I have big enough and already working project, written not by a programmer, but a scientist. The program holds lot of data in a huge object tree. Almost all of the classes involved are mutable and even more — they tend to change state of other objects in almost all methods, even getters and setters. This object tree is than stored via java serialization to disk.
My task is to migrate from serialization to database, to reduce memory consumption. Manual refactoring of this tons of mutables, changing each other at some unknown points in time is completely hell, especially for me — not knowing the subject domain.
Are there any approaches, practices, or refactoring patterns for such cases?
I think you have answered your question in the subject line. Using JPA or Hibernate with Annotations, you can take the existing object model and treat each object class as it’s own table. Don’t worry about constraints to start with.
In every class, add an id property, so that it can be stored, and implement
equalsandhashCode. (so you’ll have to figure out what makes an object equal to another).
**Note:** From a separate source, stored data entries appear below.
===== src/rtl/irq_pkg.sv =====
package irq_pkg;
    typedef enum logic [1:0] {
        ST_IDLE = 2'd0,
        ST_REQ  = 2'd1,
        ST_PUSH = 2'd2
    } irq_state_t;

    localparam int NSRC   = 3;
    localparam int GIE_B  = 7;
    localparam int EN_LO  = 3;
    localparam int FLG_LO = 0;
    localparam int SRC_TMR = 2;
    localparam int SRC_EXT = 1;
    localparam int SRC_PCH = 0;
endpackage


===== src/rtl/irq_edge_sync.sv =====
module irq_edge_sync #(
    parameter int STAGES = 2
) (
    input  logic clk,
    input  logic rst_n,
    input  logic pin,
    input  logic rise_sel,
    output logic evt
);
    logic [STAGES:0] chain;
    logic now_v, old_v;

    always_ff @(posedge clk or negedge rst_n) begin
        if (!rst_n) chain <= '0;
        else        chain <= {chain[STAGES-1:0], pin};
    end

    assign now_v = chain[STAGES-1];
    assign old_v = chain[STAGES];
    assign evt   = rise_sel ? (now_v & ~old_v) : (~now_v & old_v);
endmodule


===== src/rtl/irq_port_watch.sv =====
module irq_port_watch #(
    parameter int W = 4
) (
    input  logic         clk,
    input  logic         rst_n,
    input  logic [W-1:0] pins,
    input  logic         rd_stb,
    output logic         diff
);
    logic [W-1:0] st1, st2, snap;

    always_ff @(posedge clk or negedge rst_n) begin
        if (!rst_n) begin
            st1  <= '0;
            st2  <= '0;
            snap <= '0;
        end else begin
            st1 <= pins;
            st2 <= st1;
            if (rd_stb) snap <= st2;
        end
    end

    assign diff = |(st2 ^ snap);

    assert_snap_follows_R5: assert property (@(posedge clk) disable iff (!rst_n)
        $past(rd_stb) |-> (snap == $past(st2)));
endmodule


===== src/rtl/irq_ctl_regs.sv =====
module irq_ctl_regs
    import irq_pkg::*;
(
    input  logic            clk,
    input  logic            rst_n,
    input  logic            wr,
    input  logic [7:0]      wdata,
    input  logic [NSRC-1:0] hw_set,
    input  logic            take,
    input  logic            reti,
    output logic [7:0]      rdata,
    output logic            gie,
    output logic [NSRC-1:0] en,
    output logic [NSRC-1:0] flg
);
    logic [NSRC-1:0] flg_sw;

    always_comb begin
        flg_sw = wr ? wdata[FLG_LO +: NSRC] : flg;
    end

    always_ff @(posedge clk or negedge rst_n) begin
        if (!rst_n) begin
            gie <= 1'b0;
            en  <= '0;
            flg <= '0;
        end else begin
            if (take)      gie <= 1'b0;
            else if (reti) gie <= 1'b1;
            else if (wr)   gie <= wdata[GIE_B];
            if (wr) en <= wdata[EN_LO +: NSRC];
            flg <= flg_sw | hw_set;
        end
    end

    always_comb begin
        rdata = 8'h00;
        rdata[GIE_B] = gie;
        rdata[EN_LO +: NSRC] = en;
        rdata[FLG_LO +: NSRC] = flg;
    end

    assert_timer_flag_set_R3: assert property (@(posedge clk) disable iff (!rst_n)
        $past(hw_set[SRC_TMR]) |-> flg[SRC_TMR]);

    assert_flags_sticky_R8: assert property (@(posedge clk) disable iff (!rst_n)
        !$past(wr) |-> ((flg & $past(flg)) == $past(flg)));

    assert_reti_sets_R9: assert property (@(posedge clk) disable iff (!rst_n)
        ($past(reti) && !$past(take)) |-> gie);
endmodule


===== src/rtl/irq_seq.sv =====
module irq_seq
    import irq_pkg::*;
(
    input  logic clk,
    input  logic rst_n,
    input  logic pending,
    input  logic ack,
    output logic req,
    output logic push,
    output logic take
);
    irq_state_t st_q, st_d;

    always_ff @(posedge clk or negedge rst_n) begin
        if (!rst_n) st_q <= ST_IDLE;
        else        st_q <= st_d;
    end

    always_comb begin
        st_d = st_q;
        unique case (st_q)
            ST_IDLE: if (pending) st_d = ST_REQ;
            ST_REQ: begin
                if (ack)           st_d = ST_PUSH;
                else if (!pending) st_d = ST_IDLE;
            end
            ST_PUSH: st_d = ST_IDLE;
            default: st_d = ST_IDLE;
        endcase
    end

    always_comb begin
        req  = 1'b0;
        push = 1'b0;
        unique case (st_q)
            ST_IDLE: ;
            ST_REQ:  req  = 1'b1;
            ST_PUSH: push = 1'b1;
            default: ;
        endcase
        take = req & ack;
    end

    assert_push_after_ack_R7: assert property (@(posedge clk) disable iff (!rst_n)
        (req && ack) |=> (push && !req));

    assert_push_single_R7: assert property (@(posedge clk) disable iff (!rst_n)
        push |=> !push);

    assert_withdraw_R11: assert property (@(posedge clk) disable iff (!rst_n)
        (req && !ack && !pending) |=> !req);
endmodule


===== src/rtl/mcu_irq_unit.sv =====
module mcu_irq_unit
    import irq_pkg::*;
#(
    parameter int          VEC_W       = 16,
    parameter logic [15:0] VECTOR      = 16'h0004,
    parameter int          PORT_W      = 4,
    parameter int          SYNC_STAGES = 2
) (
    input  logic              clk,
    input  logic              rst_n,
    input  logic              ext_pin,
    input  logic              ext_rise_sel,
    input  logic              tmr_ovf,
    input  logic [PORT_W-1:0] port_hi,
    input  logic              port_rd,
    input  logic              ctl_wr,
    input  logic [7:0]        ctl_wdata,
    output logic [7:0]        ctl_rdata,
    input  logic              irq_ack,
    input  logic              reti,
    output logic              irq_req,
    output logic              push_ret,
    output logic [VEC_W-1:0]  vec_addr
);
    logic            ext_evt, pch_evt, take, gie, pending;
    logic [NSRC-1:0] hw_set, en, flg;

    irq_edge_sync #(.STAGES(SYNC_STAGES)) u_ext (
        .clk(clk), .rst_n(rst_n), .pin(ext_pin),
        .rise_sel(ext_rise_sel), .evt(ext_evt)
    );

    irq_port_watch #(.W(PORT_W)) u_port (
        .clk(clk), .rst_n(rst_n), .pins(port_hi),
        .rd_stb(port_rd), .diff(pch_evt)
    );

    always_comb begin
        hw_set = '0;
        hw_set[SRC_TMR] = tmr_ovf;
        hw_set[SRC_EXT] = ext_evt;
        hw_set[SRC_PCH] = pch_evt;
    end

    irq_ctl_regs u_regs (
        .clk(clk), .rst_n(rst_n), .wr(ctl_wr), .wdata(ctl_wdata),
        .hw_set(hw_set), .take(take), .reti(reti), .rdata(ctl_rdata),
        .gie(gie), .en(en), .flg(flg)
    );

    assign pending = gie & |(en & flg);

    irq_seq u_seq (
        .clk(clk), .rst_n(rst_n), .pending(pending), .ack(irq_ack),
        .req(irq_req), .push(push_ret), .take(take)
    );

    assign vec_addr = VEC_W'(VECTOR);

    assert_req_needs_gie_R6: assert property (@(posedge clk) disable iff (!rst_n)
        $rose(irq_req) |-> $past(gie));

    assert_gie_off_at_push_R7: assert property (@(posedge clk) disable iff (!rst_n)
        push_ret |-> !ctl_rdata[GIE_B]);

    assert_bit6_zero_R2: assert property (@(posedge clk) disable iff (!rst_n)
        ctl_rdata[6] == 1'b0);
endmodule


===== config.mk =====
export PLATFORM = sky130hd
export DESIGN_NAME = mcu_irq_unit
export DESIGN_NICKNAME = d
export VERILOG_FILES = /design/src/rtl/irq_pkg.sv /design/src/rtl/irq_edge_sync.sv /design/src/rtl/irq_port_watch.sv /design/src/rtl/irq_ctl_regs.sv /design/src/rtl/irq_seq.sv /design/src/rtl/mcu_irq_unit.sv
export SDC_FILE = /design/constraint.sdc
export NUM_CORES = 1
export LEC_CHECK = 0
export ABC_CLOCK_PERIOD_IN_PS = 2520
export BUFFER_PORTS_ARGS = -buffer_cell sky130_fd_sc_hd__clkbuf_2
export CORE_AREA = 10 10 59 61
export DETAILED_ROUTE_END_ITERATION = 7
export DIE_AREA = 0 0 69 71
export PLACE_DENSITY = 0.73
export SLEW_MARGIN = 20
export SYNTH_ARGS = -nofsm -noshare
export SYNTH_HDL_FRONTEND = slang
export SYNTH_SLANG_ARGS = --single-unit

===== constraint.sdc =====
create_clock -name clk -period 2.52 [get_ports clk]
set_input_delay 0.252 -clock clk [delete_from_list [all_inputs] [get_ports clk]]
set_output_delay 0.252 -clock clk [all_outputs]
set_load 0.01 [all_outputs]

Word-level counts from Yosys, hierarchy flattened

Index checks and enable logic that the tools add are counted.
Widths: inputs -> output; s select.

Logic and storage cells: 37
Output and inout port bits: 26
Bits in registers: 24

Bitwise operators: 9
Reduce and logical (&&, ||, !) cells: 5
Multiplexer cells: 11
Eq/ne operators: 4

Operator list:

| kind               | count |
|---|---|
| $mux 1             | 6 |
| $mux 2             | 3 |
| $and 1x1->1        | 4 |
| $pmux 2 s2         | 1 |
| $reduce_or 4->1    | 1 |
| $xor 4x4->4        | 1 |
| $and 3x3->3        | 1 |
| $mux 3             | 1 |
| $ne 3x3->1 const B | 1 |
| $or 3x3->3         | 1 |
| $reduce_bool 3->1  | 1 |
| $reduce_or 3->1    | 1 |
| $eq 2x1->1 const B | 1 |
| $eq 2x2->1 const B | 1 |
| $logic_not 2->1    | 1 |
| $ne 2x1->1 const B | 1 |
| $not 1->1          | 2 |
| $reduce_and 2->1   | 1 |

Longest topological paths before layout

Gate-level depths: netlist of the first run.

Word-level depth: 6
Gate-level depth with buffers: 4
Mapped depth without buffers: 3

Hierarchy

From an unflattened synthesis of the first run, not the netlist that was laid out.

Cells, all modules: 84
Area, all modules: 1082.3 um2

Modules (own cells, without submodules):

| module         | cells an instance | instances | area each (um2) | seq. area each (um2) |
|---|---|---|---|---|
| irq_port_watch | 21                | 1         | 386.6           | 300.3 |
| irq_ctl_regs   | 29                | 1         | 359.1           | 175.2 |
| mcu_irq_unit   | 20                | 1         | 143.9           | 0.0 |
| irq_edge_sync  | 6                 | 1         | 97.6            | 75.1 |
| irq_seq        | 8                 | 1         | 95.1            | 50.0 |

Worst setup path after synthesis of the first run

No wires, ideal clock.

Path type: flip-flop to flip-flop
Start point: register u_regs.en[0]
End point: register u_seq.st_q[0]
Library setup time: 0.139 ns
Cell stages (with the launch flop): 3
Data required time: 2.381 ns
Arrival: 0.855 ns
Buffers on the path: 0
Slack: 1.526 ns
Cell sequence: dfrtp_1 -> a222oi_1 -> a2111oi_2

Word-level cells in the longest chain between the ends: 5

Ends and longest elaborated chain:

| what                                               | line               | RTL |
|---|---|---|
| start, declared                                    | irq_ctl_regs.sv:13 | `output logic [NSRC-1:0] en,` |
| start signal, assigned                             | irq_ctl_regs.sv:31 | `if (wr) en <= wdata[EN_LO +: NSRC];` |
| $and 3x3->3 *                                      | mcu_irq_unit.sv:51 | `assign pending = gie & \|(en & flg);` |
| $reduce_or 3->1 *                                  | mcu_irq_unit.sv:51 |  |
| $and 1x1->1 *                                      | mcu_irq_unit.sv:51 |  |
| $ne 3x3->1 (no line) or $ne 2x1->1 (tied branches) | n/a                |  |
| $reduce_and 2->1 (no line) *                       | n/a                |  |
| end signal, assigned                               | irq_seq.sv:16      | `else st_q <= st_d;` |
| end, declared                                      | irq_seq.sv:12      | `irq_state_t st_q, st_d;` |

Mark *: on every way between the ends. The rest lies on a longest branch, timed or not.
A chain may end at the register's enable or synchronous reset.

Final worst setup path of the first run

Start point: register u_seq.st_q[0]
End point: output irq_req

Word-level cells in the longest chain between the ends: 2

Ends and longest elaborated chain:

| what          | line               | RTL |
|---|---|---|
| $eq 2x1->1    | irq_seq.sv:35      | `unique case (st_q)` |
| $mux 1        | irq_seq.sv:35      |  |
| end, declared | mcu_irq_unit.sv:21 | `output logic irq_req,` |

Every way passes these cells.

==> results of run 1 <==
state kept, by name (all words and copies together) (netlist names):
name         cells
u_port.snap      4
u_port.st1       4
u_port.st2       4
u_ext.chain      3
u_regs.en        3
u_regs.flg       3
u_seq.st_q       2
u_regs.gie       1
area by class of cell:
cell class	count	area (um2)	area share, %
sequential	24	601	53.0
multi-input combinational	46	318	28.1
timing repair buffer	29	150	13.3
tap	30	37.5	3.31
clock buffer	3	22.5	1.99
inverter	1	3.75	0.331
stage by stage:
step                      worst slack (ns)  cell area, um2  hold slack (ns)
after floorplan                       1.53            1070          -0.0436
after global placement                1.52            1100            0.266
after detailed placement              1.50            1100            0.271
after CTS                             1.24            1130           0.0384
after global routing                  1.18            1130           0.0236
final                                 1.27            1130           0.0504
This will help avoid the creation of duplicates in your database.You will need to write code to persist your existing records. Perhaps the Visitor pattern would be a good fit here. To each domain object you add a method which takes a visitor and invokes it to persist the object.
After the initial persisting of the records, when you next load in your root object from Session or EntityManager, Hibernate will take care of loading all the referenced instances.
Over time, you can move business logic out of the model classes, but you won’t have to do this to start with. Hibernate will commit any changes made to any of the instances in the object model, such as those made by the existing code.
(Alternatively I guess you could hook into the deserialization of the object tree in order to persist or lookup the objects as they are deserialized. I’ll leave that as an exercise for another user.)